Una vez que terminamos el paseo por el monasterio es imprescindible dar una vuelta por el casco antiguo de Blagaj. Los habitantes viven a un ritmo más que lento y apenas comiences a transitar por sus callecitas te convertirás en uno más.

Blagaj
Blagaj – simplethrill / Flickr.com

Muchos de los edificios y estructuras antiguas que se pueden ver pertenecen a la época otomana. Por supuesto, debes probar sus delicias gastronómicas. En los restaurantes te sirven muchos platos a base de pescados o de carne regada con vino. Para el postre o en cualquier momento de la jornada disfruta de la deliciosa miel de la zona.

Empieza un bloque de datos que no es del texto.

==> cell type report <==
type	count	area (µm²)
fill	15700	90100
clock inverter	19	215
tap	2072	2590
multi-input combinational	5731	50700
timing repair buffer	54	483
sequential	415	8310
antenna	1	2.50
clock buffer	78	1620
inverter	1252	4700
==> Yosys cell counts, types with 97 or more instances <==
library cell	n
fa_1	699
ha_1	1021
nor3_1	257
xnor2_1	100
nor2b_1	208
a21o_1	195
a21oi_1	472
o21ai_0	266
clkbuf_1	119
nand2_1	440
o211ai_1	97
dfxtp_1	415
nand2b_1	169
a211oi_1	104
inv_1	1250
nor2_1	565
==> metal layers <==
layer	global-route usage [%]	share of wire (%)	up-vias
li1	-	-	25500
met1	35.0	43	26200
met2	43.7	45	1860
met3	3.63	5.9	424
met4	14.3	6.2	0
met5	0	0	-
Context: an optimization exercise on an open-source flow, tuned for small area. The choices shown serve that exercise and are no tape-out recipe.
The RTL was checked by simulation tests, not by an equivalence proof against the original design.
No activity file was given, so power comes from the tool's default toggle rates.

==> design/flow/design.v <==
`default_nettype none
package srq_pkg;
  localparam int QUEUE_DEPTH_DEF = 16;
  localparam int TIME_BITS_DEF   = 32;
  localparam int ENTRY_BITS      = 8 + TIME_BITS_DEF;
  localparam logic [1:0] CMD_ENQUEUE = 2'd0;
  localparam logic [1:0] CMD_SORT_IN = 2'd1;
  localparam logic [1:0] CMD_DEQUEUE = 2'd2;
  localparam logic [1:0] CMD_READ    = 2'd3;
endpackage
`default_nettype wire
`default_nettype none
module srq_cell #(
  parameter int TIME_BITS = srq_pkg::TIME_BITS_DEF,
  parameter int W         = 8 + TIME_BITS
) (
  input  wire logic                 clk,
  input  wire logic                 sel_hold,
  input  wire logic                 sel_left,
  input  wire logic                 sel_right,
  input  wire logic                 sel_new,
  input  wire logic [W-1:0]         new_word,
  input  wire logic [W-1:0]         left_word,
  input  wire logic [W-1:0]         right_word,
  input  wire logic [TIME_BITS-1:0] new_time,
  output logic                      ge,
  output logic [W-1:0]              word
);
  logic [W-1:0] word_r;
  logic [TIME_BITS:0] c;
  assign c[0] = 1'b1;
  for (genvar i = 0; i < TIME_BITS; i++) begin : g_rip
    assign c[i+1] = (word_r[i] & ~new_time[i]) | (word_r[i] & c[i]) | (~new_time[i] & c[i]);
  end
  assign ge = c[TIME_BITS];
  always_ff @(posedge clk) begin
    word_r <= ({W{sel_hold}}  & word_r)
            | ({W{sel_left}}  & left_word)
            | ({W{sel_right}} & right_word)
            | ({W{sel_new}}   & new_word);
  end
  assign word = word_r;
endmodule
`default_nettype wire
`default_nettype none
module sorted_ready_queue #(
  parameter int QUEUE_DEPTH = srq_pkg::QUEUE_DEPTH_DEF,
  parameter int TIME_BITS   = srq_pkg::TIME_BITS_DEF
) (
  input  wire logic clk,
  input  wire logic rst_n,
  input  wire logic start,
  output logic      busy,
  input  wire logic [41:0] in_data,
  output logic      out_strobe,
  output logic [46:0] out_data
);
  localparam int W     = 8 + TIME_BITS;
  localparam int CNT_W = $clog2(QUEUE_DEPTH + 1);
  logic [1:0]           cmd;
  logic [W-1:0]         new_word;
  logic [TIME_BITS-1:0] new_time;
  assign cmd      = in_data[41:40];
  assign new_word = in_data[39:0];
  assign new_time = in_data[TIME_BITS-1:0];
  logic [CNT_W-1:0] count_r;
  logic             pend_r;
  logic             strobe_r, found_r, full_r;
  logic is_insert, is_sort, is_take, is_deq;
  logic full, empty, ins, shift_all;
  assign is_insert = !cmd[1];
  assign is_sort   = (cmd == srq_pkg::CMD_SORT_IN);
  assign is_take   = cmd[1];
  assign is_deq    = (cmd == srq_pkg::CMD_DEQUEUE);
  assign full      = (count_r == CNT_W'(QUEUE_DEPTH));
  assign empty     = (count_r == '0);
  assign ins       = start && is_insert && !full;
  assign shift_all = start && is_take && pend_r;
  logic [W-1:0] word [0:QUEUE_DEPTH+1];
  logic         ge   [0:QUEUE_DEPTH-1];
  assign word[0]             = new_word;
  assign word[QUEUE_DEPTH+1] = new_word;
  logic [QUEUE_DEPTH:0] hit_self;
  logic [QUEUE_DEPTH:0] upto;    
  logic [QUEUE_DEPTH:0] first;
  for (genvar k = 0; k < QUEUE_DEPTH; k++) begin : g_hit
    logic live;
    if (k == 0) begin : g0
      assign live        = !pend_r && !empty;
      assign hit_self[k] = !pend_r && (!live || (is_sort && ge[k]));
    end else begin : gk
      assign live        = pend_r ? (CNT_W'(k - 1) < count_r) : (CNT_W'(k) < count_r);
      assign hit_self[k] = !live || (is_sort && ge[k]);
    end
  end
  assign hit_self[QUEUE_DEPTH] = 1'b1;
  assign upto[0]  = hit_self[0];
  assign first[0] = hit_self[0];
  for (genvar k = 1; k <= QUEUE_DEPTH; k++) begin : g_upto
    assign upto[k]  = upto[k-1] | hit_self[k];
    assign first[k] = hit_self[k] && !upto[k-1];
  end
  for (genvar k = 0; k < QUEUE_DEPTH; k++) begin : g_cell
    logic s_hold, s_left, s_right, s_new, prev_hit;
    if (k == 0) begin : g0
      assign prev_hit = 1'b0;
    end else begin : gk
      assign prev_hit = upto[k-1];
    end
    assign s_hold  = ins ? (pend_r ? upto[k] : !upto[k]) : !shift_all;
    assign s_right = ins ? (pend_r && !upto[k+1]) : shift_all;
    assign s_new   = ins && (pend_r ? first[k+1] : first[k]);
    assign s_left  = ins && !pend_r && prev_hit;
    srq_cell #(
      .TIME_BITS (TIME_BITS)
    ) u_cell (
      .clk        (clk),
      .sel_hold   (s_hold),
      .sel_left   (s_left),
      .sel_right  (s_right),
      .sel_new    (s_new),
      .new_word   (new_word),
      .left_word  (word[k]),
      .right_word (word[k+2]),
      .new_time   (new_time),
      .ge         (ge[k]),
      .word       (word[k+1])
    );
  end
  assign busy = 1'b0;
  always_ff @(posedge clk) begin
    if (!rst_n) begin
      count_r  <= '0;
      pend_r   <= 1'b0;
      strobe_r <= 1'b0;
    end else begin
      strobe_r <= start;
      if (start) begin
        if (is_insert) begin
          if (!full) begin
            count_r <= count_r + CNT_W'(1);
            pend_r  <= 1'b0;
          end
        end else begin
          pend_r <= is_deq;
          if (is_deq && !empty) count_r <= count_r - CNT_W'(1);
        end
      end
    end
  end
  always_ff @(posedge clk) begin
    if (start) begin
      found_r <= is_take && !empty;
      full_r  <= is_insert && full;
    end
  end
  assign out_strobe = strobe_r;
  assign out_data   = {word[1] & {W{found_r}}, found_r, full_r, 5'(count_r)};
endmodule
`default_nettype wire
Source: an optimization exercise on an open RTL-to-GDS flow (aim: small area, a short achievable clock period and few clock cycles per item). Production flows keep margins and buffers that such runs may drop. Only simulation tests tie the RTL to the original design; equivalence was not proved.

[flow/run.sh]
#!/bin/bash
# synth_recipe.tcl (not shown) runs the flow's synth.tcl, then flattens the netlist and writes it again
# the make line also repeats each setting of config.mk as NAME=value (left out here)
make -C /OpenROAD-flow-scripts/flow DESIGN_CONFIG=/design/flow/config.mk WORK_HOME=/design/flow/orfs CLKGATE_MAP_FILE= SYNTH_SCRIPT=/design/flow/synth_recipe.tcl finish
[flow/config.mk]
export PLATFORM = sky130hd
export DESIGN_NAME = hsl_color_interpolator
export DESIGN_NICKNAME = hsl_color_interpolator
export VERILOG_FILES = /design/flow/design.v
export SDC_FILE = /design/flow/constraint.sdc
export NUM_CORES = 4
export LEC_CHECK = 0
export CAP_MARGIN = 20
export CORE_MARGIN = 2
export CORE_UTILIZATION = 40
export SLEW_MARGIN = 20
[flow/constraint.sdc]
create_clock -name core_clock -period 12.0 [get_ports {clk}]
set_input_delay 2.4000 -clock core_clock [delete_from_list [all_inputs] [get_ports {clk}]]
set_output_delay 2.4000 -clock core_clock [all_outputs]
set_load 0.01 [all_outputs]
[flow/design.v]
package hci_pkg;
  localparam int CB     = 12;           
  localparam int SLOTS  = 4;
  localparam int SLOT_W = 2;
  localparam int QDEPTH = 2;            
  localparam int PW     = 2 * CB + 1;   
  localparam int QW     = CB + 2;       
  localparam int DNW    = 2 * CB + 3;   
  localparam int DDW    = CB + 3;       
  localparam logic [CB-1:0] FULL = {CB{1'b1}};
  typedef enum logic {
    OP_LOAD = 1'b0,
    OP_EVAL = 1'b1
  } op_t;
  typedef struct packed {
    op_t             op;
    logic [SLOT_W-1:0] slot;
    logic [CB-1:0]   start_red;
    logic [CB-1:0]   start_green;
    logic [CB-1:0]   start_blue;
    logic [CB-1:0]   end_red;
    logic [CB-1:0]   end_green;
    logic [CB-1:0]   end_blue;
    logic [CB-1:0]   t_frac;
  } item_t;
  typedef struct packed {
    logic           start;
    logic [DNW-1:0] dividend;
    logic [DDW-1:0] divisor;
  } div_req_t;
  typedef struct packed {
    logic          done;
    logic [CB-1:0] quot;
  } div_rsp_t;
  typedef enum logic [3:0] {
    S_IDLE,
    S_LCLS,
    S_LSW,
    S_LHW,
    S_LNEXT,
    S_EH,
    S_EH2,
    S_ES,
    S_EL,
    S_EHI,
    S_EHI2,
    S_ECH,
    S_ECH2
  } state_t;
  function automatic logic [QW-1:0] div_full(input logic [PW-1:0] x);
    logic [PW+1:0] s;
    logic [QW-1:0] q;
    logic [PW:0]   qf;
    logic [PW-1:0] r;
    s  = (PW+2)'(x) + (PW+2)'(x >> CB);
    q  = QW'(s >> CB);
    qf = (PW+1)'({q, {CB{1'b0}}}) - (PW+1)'(q);
    r  = PW'((PW+1)'(x) - qf);
    if (r >= PW'(FULL)) q = q + 1'b1;
    div_full = q;
  endfunction
  function automatic logic [CB-1:0] clamp_full(input logic signed [CB+1:0] v);
    logic [CB-1:0] res;
    if (v < 0) res = '0;
    else if (v > $signed((CB+2)'(FULL))) res = FULL;
    else res = v[CB-1:0];
    clamp_full = res;
  endfunction
endpackage
module hci_front (
  input  logic                       clk,
  input  logic                       rst_n,
  input  logic                       start,
  input  logic                       in_op,
  input  logic [hci_pkg::SLOT_W-1:0] in_slot,
  input  logic [hci_pkg::CB-1:0]     in_start_red,
  input  logic [hci_pkg::CB-1:0]     in_start_green,
  input  logic [hci_pkg::CB-1:0]     in_start_blue,
  input  logic [hci_pkg::CB-1:0]     in_end_red,
  input  logic [hci_pkg::CB-1:0]     in_end_green,
  input  logic [hci_pkg::CB-1:0]     in_end_blue,
  input  logic [hci_pkg::CB-1:0]     in_t_frac,
  output logic                       busy,
  input  logic                       pop,
  output logic                       avail,
  output hci_pkg::item_t             item
);
  localparam int QAW = (hci_pkg::QDEPTH > 1) ? $clog2(hci_pkg::QDEPTH) : 1;
  localparam int QCW = $clog2(hci_pkg::QDEPTH + 1);
  localparam int IW  = 1 + hci_pkg::SLOT_W + 7 * hci_pkg::CB;   
  logic [IW-1:0]    mem_r [hci_pkg::QDEPTH];
  logic [QAW-1:0]   wr_r, rd_r;
  logic [QCW-1:0]   cnt_r;
  hci_pkg::item_t   word;
  logic             keep, push, do_pop;
  always_comb begin
    word.op          = hci_pkg::op_t'(in_op);
    word.slot        = in_slot;
    word.start_red   = in_start_red;
    word.start_green = in_start_green;
    word.start_blue  = in_start_blue;
    word.end_red     = in_end_red;
    word.end_green   = in_end_green;
    word.end_blue    = in_end_blue;
    word.t_frac      = in_t_frac;
    keep = (word.op == hci_pkg::OP_EVAL) ||
           ({1'b0, in_slot} < (hci_pkg::SLOT_W+1)'(hci_pkg::SLOTS));
  end
  assign busy   = (cnt_r == QCW'(hci_pkg::QDEPTH));
  assign avail  = (cnt_r != '0);
  assign item   = mem_r[rd_r];
  assign push   = start && !busy && keep;
  assign do_pop = pop && avail;
  always_ff @(posedge clk) begin
    if (push) mem_r[wr_r] <= word;
  end
  always_ff @(posedge clk) begin
    if (!rst_n) begin
      wr_r  <= '0;
      rd_r  <= '0;
      cnt_r <= '0;
    end else begin
      if (push)
        wr_r <= (wr_r == QAW'(hci_pkg::QDEPTH - 1)) ? '0 : wr_r + 1'b1;
      if (do_pop)
        rd_r <= (rd_r == QAW'(hci_pkg::QDEPTH - 1)) ? '0 : rd_r + 1'b1;
      if (push && !do_pop)      cnt_r <= cnt_r + 1'b1;
      else if (!push && do_pop) cnt_r <= cnt_r - 1'b1;
    end
  end
endmodule
module hci_div (
  input  logic              clk,
  input  logic              rst_n,
  input  hci_pkg::div_req_t req,
  output hci_pkg::div_rsp_t rsp
);
  localparam int CB  = hci_pkg::CB;
  localparam int DNW = hci_pkg::DNW;
  localparam int CW  = $clog2(CB);
  logic [DNW-1:0] rem_r, dsh_r;
  logic [CB-1:0]  q_r;
  logic [CW-1:0]  cnt_r;
  logic           run_r, done_r;
  logic           hit;
  assign hit = (rem_r >= dsh_r);
  assign rsp.done = done_r;
  assign rsp.quot = q_r;
  always_ff @(posedge clk) begin
    if (req.start) begin
      rem_r <= req.dividend;
      dsh_r <= DNW'(req.divisor) << (CB - 1);
      q_r   <= '0;
    end else if (run_r) begin
      if (hit) rem_r <= rem_r - dsh_r;
      dsh_r <= dsh_r >> 1;
      q_r   <= {q_r[CB-2:0], hit};
    end
  end
  always_ff @(posedge clk) begin
    if (!rst_n) begin
      run_r  <= 1'b0;
      done_r <= 1'b0;
      cnt_r  <= '0;
    end else begin
      done_r <= 1'b0;
      if (req.start) begin
        run_r <= 1'b1;
        cnt_r <= CW'(CB - 1);
      end else if (run_r) begin
        if (cnt_r == '0) begin
          run_r  <= 1'b0;
          done_r <= 1'b1;
        end else begin
          cnt_r <= cnt_r - 1'b1;
        end
      end
    end
  end
endmodule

En los alrededores de Blagaj (a unos 45 minutos a pie para ser más exactos) podremos hallar más vestigios de la presencia turca en la región. Se trata de un tekke que fue construido en el siglo XVI en estilo barroco-turco clásico. Sin dudas un bonito ejemplo de mampostería de piedra típica.

Castillo de Blagag
Castillo de Blagaj – tamasvarga67 / Flickr.com

La gran casa se construyó en el año 1766 y en la actualidad es un museo a cielo abierto que se puede visitar todo el año. Desde allí te proponemos que vayas hasta la zona del valle del Neretva, un sitio perfecto para disfrutar de un picnic mientras vemos el paisaje. Aunque no tenga un camino marcado será fácil de encontrar.

“Vayas a donde vayas, ve con todo tu corazón.”

– Confucio –

Mostar, otro lugar por conocer

Stari Most en Mostar
Mostar – akturer

A tan solo 14 kilómetros de Blagaj nos encontramos con una de las ciudades más importantes de Bosnia: Mostar. A orillas del río Neretva recibe su nombre por el famoso puente “Stari Most” (puente viejo), destruido en 1993 por el Consejo Croata de Defensa.

La ciudad es la cuna de varios artistas famosos y la arquitectura aquí también ha sido influida por el Imperio otomano. Podemos encontrar en nuestro paseo varias mezquitas, escuelas, iglesias, fuentes y hasta una sinagoga convertida en teatro.